Daniel Ferro, que deverá ser substituído este mês pela farmacêutica Ana Paula Martins, explicou que há poucos anos o serviço de urgência era partilhado “entre quatro ou cinco especialidades” e agora a Medicina Interna está “quase sozinha”.
“Naturalmente que a esta sobrecarga se juntam outras sobrecargas (…) porque mais doentes na urgência, significa mais doentes na enfermaria, na consulta, o que significa menos tempo na investigação e na formação”, sustentou.
No concurso de 2022 para internato médico, 71 das 238 vagas para Medicina Interna ficaram por ocupar.
Para Daniel Ferro, esta especialidade tem que “ser repensada”, investindo mais na subespecialização na urgência, como têm feito muitos países europeus.
“A preparação e formação do perfil clínico na urgência têm que ser repartidos e tem que ser criada uma subespecialidade, ou uma especialidade, que tenha como elemento principal o contexto de trabalho na urgência, em vez de ter apenas a medicina interna”, defendeu, adiantando que é necessário também apostar na atratividade de outras especialidades, como a anestesia, com “um plano a médio e longo prazo” para ter melhores condições de formação nas instituições.
Daniel Ferro ocupava o cargo de administrador hospitalar desde 2019, tendo o seu mandato terminado no final de 2021.
Fazendo um balanço destes três anos, o administrador disse que “a principal preocupação” foi melhorar a acessibilidade dos doentes e, sobretudo, reduzir as listas de espera de cirurgia e de consulta, objetivos que disse terem sido alcançados.
A atividade cirúrgica está a um ritmo superior em 25% àquilo que era e o tempo de espera para consultas é de 100 dias quando era de 170, observou.
O gestor iniciou o mandato em maio de 2019, em plena pandemia, um desafio que classificou como o “mais importante da história do hospital”, mas também do percurso dos seus profissionais.
“Nós não tínhamos ideia da dimensão da pandemia e do desafio em que a instituição iria ser colocada”, disse, lembrando que metade do hospital teve que alterar o que fazia nas suas estruturas, nas suas equipas e na tipologia dos doentes, o que por vezes era feito no espaço de uma semana.
Contou que os profissionais a certa altura abdicaram das suas especialidades. “Tínhamos pediatras a ver adultos, o que ilustra a grande flexibilidade que houve e, por isso, o todo ganhou a batalha”.

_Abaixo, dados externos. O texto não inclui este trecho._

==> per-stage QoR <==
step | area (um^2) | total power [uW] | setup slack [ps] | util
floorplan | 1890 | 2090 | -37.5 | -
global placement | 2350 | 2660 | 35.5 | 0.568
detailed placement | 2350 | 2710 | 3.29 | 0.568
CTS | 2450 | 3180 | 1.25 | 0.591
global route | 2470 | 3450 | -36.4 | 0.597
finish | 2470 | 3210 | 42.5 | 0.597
**src/rtl/shift_sub_divider.sv**
```systemverilog
// Iterative restoring divider: one shift/trial-subtract per clock, result held for display.
// Optional two's-complement operands when compiled with SIGNED_DIV_EN.
module shift_sub_divider #(
    parameter int unsigned WIDTH = 8
) (
    input  logic             Clk,
    input  logic             Reset_n,
    input  logic             Load_Divisor,
    input  logic             Run,
    input  logic [WIDTH-1:0] SW,
    output logic [WIDTH-1:0] Qval,
    output logic [WIDTH-1:0] Rval,
    output logic [WIDTH-1:0] Dval,
    output logic             Busy,
    output logic             Done,
    output logic             Div0
);

    localparam int unsigned CW = (WIDTH > 2) ? $clog2(WIDTH) : 1;
    localparam logic [CW-1:0] CNT_LAST = CW'(WIDTH - 1);

    typedef enum logic [1:0] {
        S_IDLE = 2'd0,
        S_CALC = 2'd1,
`ifdef SIGNED_DIV_EN
        S_FIX  = 2'd2,
`endif
        S_DONE = 2'd3
    } state_t;

    state_t           r_state, w_state_nxt;
    logic [WIDTH-1:0] r_q, w_q_nxt;
    logic [WIDTH-1:0] r_r, w_r_nxt;
    logic [WIDTH-1:0] r_d, w_d_nxt;
    logic [CW-1:0]    r_cnt, w_cnt_nxt;
    logic             r_busy, w_busy_nxt;
    logic             r_done, w_done_nxt;
    logic             r_div0, w_div0_nxt;
    logic [WIDTH-1:0] w_dmag;
    logic [WIDTH:0]   w_trial;

`ifdef SIGNED_DIV_EN
    logic             r_neg_q, w_neg_q_nxt;
    logic             r_neg_r, w_neg_r_nxt;

    // CALC always works on magnitudes; signs are reapplied in FIX.
    assign w_dmag = r_d[WIDTH-1] ? -r_d : r_d;
`else
    assign w_dmag = r_d;
`endif

    // Remainder stays below the divisor, so the shifted partial fits in WIDTH+1 bits.
    assign w_trial = {r_r, r_q[WIDTH-1]} - {1'b0, w_dmag};

    always_comb begin
        w_state_nxt = r_state;
        w_q_nxt     = r_q;
        w_r_nxt     = r_r;
        w_d_nxt     = r_d;
        w_cnt_nxt   = r_cnt;
        w_div0_nxt  = r_div0;
`ifdef SIGNED_DIV_EN
        w_neg_q_nxt = r_neg_q;
        w_neg_r_nxt = r_neg_r;
`endif
        case (r_state)
            S_IDLE: begin
                if (Load_Divisor) begin
                    w_d_nxt = SW;
                end else if (Run) begin
                    w_cnt_nxt  = '0;
                    if (r_d == '0) begin
                        w_q_nxt     = '1;
                        w_r_nxt     = SW;
                        w_div0_nxt  = 1'b1;
                        w_state_nxt = S_DONE;
                    end else begin
                        w_r_nxt     = '0;
                        w_div0_nxt  = 1'b0;
                        w_state_nxt = S_CALC;
`ifdef SIGNED_DIV_EN
                        w_q_nxt     = SW[WIDTH-1] ? -SW : SW;
                        w_neg_q_nxt = SW[WIDTH-1] ^ r_d[WIDTH-1];
                        w_neg_r_nxt = SW[WIDTH-1];
`else
                        w_q_nxt     = SW;
`endif
                    end
                end
            end
            S_CALC: begin
                if (!w_trial[WIDTH]) begin
                    w_r_nxt = w_trial[WIDTH-1:0];
                    w_q_nxt = {r_q[WIDTH-2:0], 1'b1};
                end else begin
                    w_r_nxt = {r_r[WIDTH-2:0], r_q[WIDTH-1]};
                    w_q_nxt = {r_q[WIDTH-2:0], 1'b0};
                end
                w_cnt_nxt = r_cnt + CW'(1);
                if (r_cnt == CNT_LAST) begin
`ifdef SIGNED_DIV_EN
                    w_state_nxt = S_FIX;
`else
                    w_state_nxt = S_DONE;
`endif
                end
            end
`ifdef SIGNED_DIV_EN
            S_FIX: begin
                if (r_neg_q) w_q_nxt = -r_q;
                if (r_neg_r) w_r_nxt = -r_r;
                w_state_nxt = S_DONE;
            end
`endif
            S_DONE: begin
                if (!Run) w_state_nxt = S_IDLE;
            end
            default: w_state_nxt = S_IDLE;
        endcase
    end

    // Status flags are registered decodes of the current state, so they trail it by one clock.
`ifdef SIGNED_DIV_EN
    assign w_busy_nxt = (r_state == S_CALC) || (r_state == S_FIX);
`else
    assign w_busy_nxt = (r_state == S_CALC);
`endif
    assign w_done_nxt = (r_state == S_DONE);

    always_ff @(posedge Clk or negedge Reset_n) begin
        if (!Reset_n) begin
            r_state <= S_IDLE;
            r_q     <= '0;
            r_r     <= '0;
            r_d     <= '0;
            r_cnt   <= '0;
            r_busy  <= 1'b0;
            r_done  <= 1'b0;
            r_div0  <= 1'b0;
`ifdef SIGNED_DIV_EN
            r_neg_q <= 1'b0;
            r_neg_r <= 1'b0;
`endif
        end else begin
            r_state <= w_state_nxt;
            r_q     <= w_q_nxt;
            r_r     <= w_r_nxt;
            r_d     <= w_d_nxt;
            r_cnt   <= w_cnt_nxt;
            r_busy  <= w_busy_nxt;
            r_done  <= w_done_nxt;
            r_div0  <= w_div0_nxt;
`ifdef SIGNED_DIV_EN
            r_neg_q <= w_neg_q_nxt;
            r_neg_r <= w_neg_r_nxt;
`endif
        end
    end

    assign Qval = r_q;
    assign Rval = r_r;
    assign Dval = r_d;
    assign Busy = r_busy;
    assign Done = r_done;
    assign Div0 = r_div0;

endmodule
```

Ao longo do seu mandato, também teve de enfrentar um aumento da despesa hospitalar na ordem dos 6% a 7% devido à pandemia e à inflação, reconhecendo que tem sido “um esforço financeiro muito grande”.
Questionado sobre se considera que deixa o hospital melhor preparado, disse que na maior parte dos serviços e das especialidades “claramente que sim”.

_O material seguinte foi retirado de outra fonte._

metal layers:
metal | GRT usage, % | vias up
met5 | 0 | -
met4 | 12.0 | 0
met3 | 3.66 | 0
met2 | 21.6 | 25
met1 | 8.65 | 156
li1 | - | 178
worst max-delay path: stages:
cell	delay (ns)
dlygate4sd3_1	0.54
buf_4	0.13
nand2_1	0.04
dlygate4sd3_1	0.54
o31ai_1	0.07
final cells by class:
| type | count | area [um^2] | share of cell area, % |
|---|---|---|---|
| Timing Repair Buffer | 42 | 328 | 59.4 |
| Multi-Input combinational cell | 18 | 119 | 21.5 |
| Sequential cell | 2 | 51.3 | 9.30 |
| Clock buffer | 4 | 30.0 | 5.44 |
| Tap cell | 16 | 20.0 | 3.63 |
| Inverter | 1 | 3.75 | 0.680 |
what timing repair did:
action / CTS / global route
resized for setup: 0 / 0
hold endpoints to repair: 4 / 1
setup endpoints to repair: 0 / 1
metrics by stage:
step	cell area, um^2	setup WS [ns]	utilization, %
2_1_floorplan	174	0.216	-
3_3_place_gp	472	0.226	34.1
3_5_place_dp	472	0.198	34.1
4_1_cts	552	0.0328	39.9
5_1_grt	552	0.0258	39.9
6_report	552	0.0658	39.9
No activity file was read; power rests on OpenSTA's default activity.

Quanto aos “pontos fracos”, apontou a necessidade de melhorar o funcionamento da urgência e das equipas da urgência e de saber fazer a sua formação e a sua regeneração, "mas com base em outros paradigmas".

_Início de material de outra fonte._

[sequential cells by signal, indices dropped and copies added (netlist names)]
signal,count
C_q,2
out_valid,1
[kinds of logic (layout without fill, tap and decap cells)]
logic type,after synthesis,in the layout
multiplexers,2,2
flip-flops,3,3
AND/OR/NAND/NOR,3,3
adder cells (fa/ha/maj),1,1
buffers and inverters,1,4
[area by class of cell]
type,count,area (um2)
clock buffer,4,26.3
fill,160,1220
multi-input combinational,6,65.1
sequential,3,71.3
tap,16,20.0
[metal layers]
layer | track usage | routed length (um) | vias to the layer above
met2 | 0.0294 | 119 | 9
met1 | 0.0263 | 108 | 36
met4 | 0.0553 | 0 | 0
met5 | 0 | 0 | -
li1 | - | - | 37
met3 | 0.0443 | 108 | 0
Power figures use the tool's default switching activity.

“Precisamos, por exemplo, de reforçar a área médica com mais especialistas que não só permitam alimentar as equipas de urgência, mas também ter mais doentes internados não só na instituição, mas em casa”, defendeu.
Sobre se gostaria de continuar a liderar o CHULN, Daniel Ferro disse que gostaria de concluir alguns dos projetos que dificilmente se conseguem concretizar em três anos, mas sublinhou que “as regras do sistema” são assim.
“A nossa expectativa não pode estar além daquilo que é o próprio mandato e esse mandato terminou há cerca de um ano e, portanto, é normal que possa haver estas alterações”, comentou.
Para Daniel Ferro, o importante é que grande parte dos projetos tenha continuidade e que as instituições “sofram o menos possível com a alteração de uma administração”.